▸ Available records

==> src/rtl/laser_centroid.sv <==
// Laser-spot centroid: classifies RGB565 pixels, accumulates per-frame coordinate sums,
// and divides them at frame end with two fixed-latency restoring dividers.
module laser_centroid #(
  parameter logic [4:0]  RED_MIN    = 5'd24,
  parameter logic [5:0]  GREEN_MAX  = 6'd20,
  parameter logic [16:0] MIN_PIXELS = 17'd4
) (
  input  logic        clk_in,
  input  logic        rst_n_in,
  input  logic [15:0] pixel_in,
  input  logic        data_valid_in,
  input  logic [8:0]  hcount_in,
  input  logic [7:0]  vcount_in,
  input  logic        frame_done_in,
  output logic [8:0]  x_out,
  output logic [7:0]  y_out,
  output logic        found_out,
  output logic        valid_out,
  output logic        busy_out,
  output logic        drop_out
);

  typedef enum logic [1:0] {
    ACCUM  = 2'd0,
    DIVIDE = 2'd1,
    REPORT = 2'd2
  } state_t;

  state_t      state_r, state_s;
  logic [4:0]  bit_idx_r;
  logic [24:0] sum_x_r, sum_y_r, sum_x_s, sum_y_s;
  logic [16:0] cnt_r, cnt_s, snap_cnt_r;
  logic [24:0] quo_x_r, quo_y_r, rem_x_r, rem_y_r;
  logic [24:0] quo_x_s, quo_y_s, rem_x_s, rem_y_s;
  logic [24:0] add_x_s, add_y_s;
  logic [16:0] add_n_s;
  logic        is_laser_s, frame_end_s, overrun_s;
  logic [8:0]  x_r;
  logic [7:0]  y_r;
  logic        found_r, valid_r, busy_r, drop_r;

  // One restoring-division step: the dividend shifts out of quo's MSB while the
  // quotient bit shifts into its LSB, so after 25 steps quo holds the floor quotient.
  // A zero divisor just produces all-ones; that result is never reported.
  function automatic logic [49:0] div_step(input logic [24:0] rem,
                                           input logic [24:0] quo,
                                           input logic [16:0] dvs);
    logic [25:0] trial;
    logic        ge;
    trial = {rem, quo[24]};
    ge    = (trial >= {9'd0, dvs});
    if (ge) begin
      trial = trial - {9'd0, dvs};
    end else begin
      trial = trial;
    end
    return {trial[24:0], quo[23:0], ge};
  endfunction

  // Pixel classification and frame-end qualification
  always_comb begin
    is_laser_s  = data_valid_in
                  && (pixel_in[15:11] >= RED_MIN)
                  && (pixel_in[10:5] <= GREEN_MAX)
                  && (hcount_in < 9'd320)
                  && (vcount_in < 8'd240);
    add_x_s     = is_laser_s ? {16'd0, hcount_in} : 25'd0;
    add_y_s     = is_laser_s ? {17'd0, vcount_in} : 25'd0;
    add_n_s     = is_laser_s ? 17'd1 : 17'd0;
    frame_end_s = frame_done_in && (state_r == ACCUM);
    overrun_s   = frame_done_in && (state_r != ACCUM);
  end

  // Accumulator next-state: any frame_done clears (snapshot or discard)
  always_comb begin
    if (frame_done_in) begin
      sum_x_s = 25'd0;
      sum_y_s = 25'd0;
      cnt_s   = 17'd0;
    end else begin
      sum_x_s = sum_x_r + add_x_s;
      sum_y_s = sum_y_r + add_y_s;
      cnt_s   = cnt_r + add_n_s;
    end
  end

  // FSM next-state and divider datapath
  always_comb begin
    state_s = state_r;
    quo_x_s = quo_x_r;
    quo_y_s = quo_y_r;
    rem_x_s = rem_x_r;
    rem_y_s = rem_y_r;
    case (state_r)
      ACCUM: begin
        if (frame_done_in) begin
          state_s = DIVIDE;
        end else begin
          state_s = ACCUM;
        end
      end
      DIVIDE: begin
        {rem_x_s, quo_x_s} = div_step(rem_x_r, quo_x_r, snap_cnt_r);
        {rem_y_s, quo_y_s} = div_step(rem_y_r, quo_y_r, snap_cnt_r);
        if (bit_idx_r == 5'd0) begin
          state_s = REPORT;
        end else begin
          state_s = DIVIDE;
        end
      end
      REPORT: begin
        state_s = ACCUM;
      end
      default: begin
        state_s = ACCUM;
      end
    endcase
  end

  // Accumulator registers
  always_ff @(posedge clk_in or negedge rst_n_in) begin
    if (!rst_n_in) begin
      sum_x_r <= 25'd0;
      sum_y_r <= 25'd0;
      cnt_r   <= 17'd0;
    end else begin
      sum_x_r <= sum_x_s;
      sum_y_r <= sum_y_s;
      cnt_r   <= cnt_s;
    end
  end

  // State, bit index and divider registers; the snapshot includes a same-cycle pixel
  always_ff @(posedge clk_in or negedge rst_n_in) begin
    if (!rst_n_in) begin
      state_r    <= ACCUM;
      bit_idx_r  <= 5'd0;
      snap_cnt_r <= 17'd0;
      quo_x_r    <= 25'd0;
      quo_y_r    <= 25'd0;
      rem_x_r    <= 25'd0;
      rem_y_r    <= 25'd0;
    end else begin
      state_r <= state_s;
      if (frame_end_s) begin
        quo_x_r    <= sum_x_r + add_x_s;
        quo_y_r    <= sum_y_r + add_y_s;
        rem_x_r    <= 25'd0;
        rem_y_r    <= 25'd0;
        snap_cnt_r <= cnt_r + add_n_s;
        bit_idx_r  <= 5'd24;
      end else begin
        quo_x_r    <= quo_x_s;
        quo_y_r    <= quo_y_s;
        rem_x_r    <= rem_x_s;
        rem_y_r    <= rem_y_s;
        snap_cnt_r <= snap_cnt_r;
        if ((state_r == DIVIDE) && (bit_idx_r != 5'd0)) begin
          bit_idx_r <= bit_idx_r - 5'd1;
        end else begin
          bit_idx_r <= bit_idx_r;
        end
      end
    end
  end

  // Registered result, status and overrun outputs
  always_ff @(posedge clk_in or negedge rst_n_in) begin
    if (!rst_n_in) begin
      x_r     <= 9'd0;
      y_r     <= 8'd0;
      found_r <= 1'b0;
      valid_r <= 1'b0;
      busy_r  <= 1'b0;
      drop_r  <= 1'b0;
    end else begin
      valid_r <= (state_r == REPORT);
      busy_r  <= (state_s != ACCUM);
      drop_r  <= overrun_s;
      if (state_r == REPORT) begin
        if (snap_cnt_r >= MIN_PIXELS) begin
          x_r     <= quo_x_r[8:0];
          y_r     <= quo_y_r[7:0];
          found_r <= 1'b1;
        end else begin
          x_r     <= x_r;
          y_r     <= y_r;
          found_r <= 1'b0;
        end
      end else begin
        x_r     <= x_r;
        y_r     <= y_r;
        found_r <= found_r;
      end
    end
  end

  assign x_out     = x_r;
  assign y_out     = y_r;
  assign found_out = found_r;
  assign valid_out = valid_r;
  assign busy_out  = busy_r;
  assign drop_out  = drop_r;

endmodule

▸ Problem description
Please transcribe each entry exactly, keeping every word as it is.

▸ Written answer
==> src/rtl/laser_centroid.sv <==
// Laser-spot centroid: classifies RGB565 pixels, accumulates per-frame coordinate sums,
// and divides them at frame end with two fixed-latency restoring dividers.
module laser_centroid #(
  parameter logic [4:0]  RED_MIN    = 5'd24,
  parameter logic [5:0]  GREEN_MAX  = 6'd20,
  parameter logic [16:0] MIN_PIXELS = 17'd4
) (
  input  logic        clk_in,
  input  logic        rst_n_in,
  input  logic [15:0] pixel_in,
  input  logic        data_valid_in,
  input  logic [8:0]  hcount_in,
  input  logic [7:0]  vcount_in,
  input  logic        frame_done_in,
  output logic [8:0]  x_out,
  output logic [7:0]  y_out,
  output logic        found_out,
  output logic        valid_out,
  output logic        busy_out,
  output logic        drop_out
);

  typedef enum logic [1:0] {
    ACCUM  = 2'd0,
    DIVIDE = 2'd1,
    REPORT = 2'd2
  } state_t;

  state_t      state_r, state_s;
  logic [4:0]  bit_idx_r;
  logic [24:0] sum_x_r, sum_y_r, sum_x_s, sum_y_s;
  logic [16:0] cnt_r, cnt_s, snap_cnt_r;
  logic [24:0] quo_x_r, quo_y_r, rem_x_r, rem_y_r;
  logic [24:0] quo_x_s, quo_y_s, rem_x_s, rem_y_s;
  logic [24:0] add_x_s, add_y_s;
  logic [16:0] add_n_s;
  logic        is_laser_s, frame_end_s, overrun_s;
  logic [8:0]  x_r;
  logic [7:0]  y_r;
  logic        found_r, valid_r, busy_r, drop_r;

  // One restoring-division step: the dividend shifts out of quo's MSB while the
  // quotient bit shifts into its LSB, so after 25 steps quo holds the floor quotient.
  // A zero divisor just produces all-ones; that result is never reported.
  function automatic logic [49:0] div_step(input logic [24:0] rem,
                                           input logic [24:0] quo,
                                           input logic [16:0] dvs);
    logic [25:0] trial;
    logic        ge;
    trial = {rem, quo[24]};
    ge    = (trial >= {9'd0, dvs});
    if (ge) begin
      trial = trial - {9'd0, dvs};
    end else begin
      trial = trial;
    end
    return {trial[24:0], quo[23:0], ge};
  endfunction

  // Pixel classification and frame-end qualification
  always_comb begin
    is_laser_s  = data_valid_in
                  && (pixel_in[15:11] >= RED_MIN)
                  && (pixel_in[10:5] <= GREEN_MAX)
                  && (hcount_in < 9'd320)
                  && (vcount_in < 8'd240);
    add_x_s     = is_laser_s ? {16'd0, hcount_in} : 25'd0;
    add_y_s     = is_laser_s ? {17'd0, vcount_in} : 25'd0;
    add_n_s     = is_laser_s ? 17'd1 : 17'd0;
    frame_end_s = frame_done_in && (state_r == ACCUM);
    overrun_s   = frame_done_in && (state_r != ACCUM);
  end

  // Accumulator next-state: any frame_done clears (snapshot or discard)
  always_comb begin
    if (frame_done_in) begin
      sum_x_s = 25'd0;
      sum_y_s = 25'd0;
      cnt_s   = 17'd0;
    end else begin
      sum_x_s = sum_x_r + add_x_s;
      sum_y_s = sum_y_r + add_y_s;
      cnt_s   = cnt_r + add_n_s;
    end
  end

  // FSM next-state and divider datapath
  always_comb begin
    state_s = state_r;
    quo_x_s = quo_x_r;
    quo_y_s = quo_y_r;
    rem_x_s = rem_x_r;
    rem_y_s = rem_y_r;
    case (state_r)
      ACCUM: begin
        if (frame_done_in) begin
          state_s = DIVIDE;
        end else begin
          state_s = ACCUM;
        end
      end
      DIVIDE: begin
        {rem_x_s, quo_x_s} = div_step(rem_x_r, quo_x_r, snap_cnt_r);
        {rem_y_s, quo_y_s} = div_step(rem_y_r, quo_y_r, snap_cnt_r);
        if (bit_idx_r == 5'd0) begin
          state_s = REPORT;
        end else begin
          state_s = DIVIDE;
        end
      end
      REPORT: begin
        state_s = ACCUM;
      end
      default: begin
        state_s = ACCUM;
      end
    endcase
  end

  // Accumulator registers
  always_ff @(posedge clk_in or negedge rst_n_in) begin
    if (!rst_n_in) begin
      sum_x_r <= 25'd0;
      sum_y_r <= 25'd0;
      cnt_r   <= 17'd0;
    end else begin
      sum_x_r <= sum_x_s;
      sum_y_r <= sum_y_s;
      cnt_r   <= cnt_s;
    end
  end

  // State, bit index and divider registers; the snapshot includes a same-cycle pixel
  always_ff @(posedge clk_in or negedge rst_n_in) begin
    if (!rst_n_in) begin
      state_r    <= ACCUM;
      bit_idx_r  <= 5'd0;
      snap_cnt_r <= 17'd0;
      quo_x_r    <= 25'd0;
      quo_y_r    <= 25'd0;
      rem_x_r    <= 25'd0;
      rem_y_r    <= 25'd0;
    end else begin
      state_r <= state_s;
      if (frame_end_s) begin
        quo_x_r    <= sum_x_r + add_x_s;
        quo_y_r    <= sum_y_r + add_y_s;
        rem_x_r    <= 25'd0;
        rem_y_r    <= 25'd0;
        snap_cnt_r <= cnt_r + add_n_s;
        bit_idx_r  <= 5'd24;
      end else begin
        quo_x_r    <= quo_x_s;
        quo_y_r    <= quo_y_s;
        rem_x_r    <= rem_x_s;
        rem_y_r    <= rem_y_s;
        snap_cnt_r <= snap_cnt_r;
        if ((state_r == DIVIDE) && (bit_idx_r != 5'd0)) begin
          bit_idx_r <= bit_idx_r - 5'd1;
        end else begin
          bit_idx_r <= bit_idx_r;
        end
      end
    end
  end

  // Registered result, status and overrun outputs
  always_ff @(posedge clk_in or negedge rst_n_in) begin
    if (!rst_n_in) begin
      x_r     <= 9'd0;
      y_r     <= 8'd0;
      found_r <= 1'b0;
      valid_r <= 1'b0;
      busy_r  <= 1'b0;
      drop_r  <= 1'b0;
    end else begin
      valid_r <= (state_r == REPORT);
      busy_r  <= (state_s != ACCUM);
      drop_r  <= overrun_s;
      if (state_r == REPORT) begin
        if (snap_cnt_r >= MIN_PIXELS) begin
          x_r     <= quo_x_r[8:0];
          y_r     <= quo_y_r[7:0];
          found_r <= 1'b1;
        end else begin
          x_r     <= x_r;
          y_r     <= y_r;
          found_r <= 1'b0;
        end
      end else begin
        x_r     <= x_r;
        y_r     <= y_r;
        found_r <= found_r;
      end
    end
  end

  assign x_out     = x_r;
  assign y_out     = y_r;
  assign found_out = found_r;
  assign valid_out = valid_r;
  assign busy_out  = busy_r;
  assign drop_out  = drop_r;

endmodule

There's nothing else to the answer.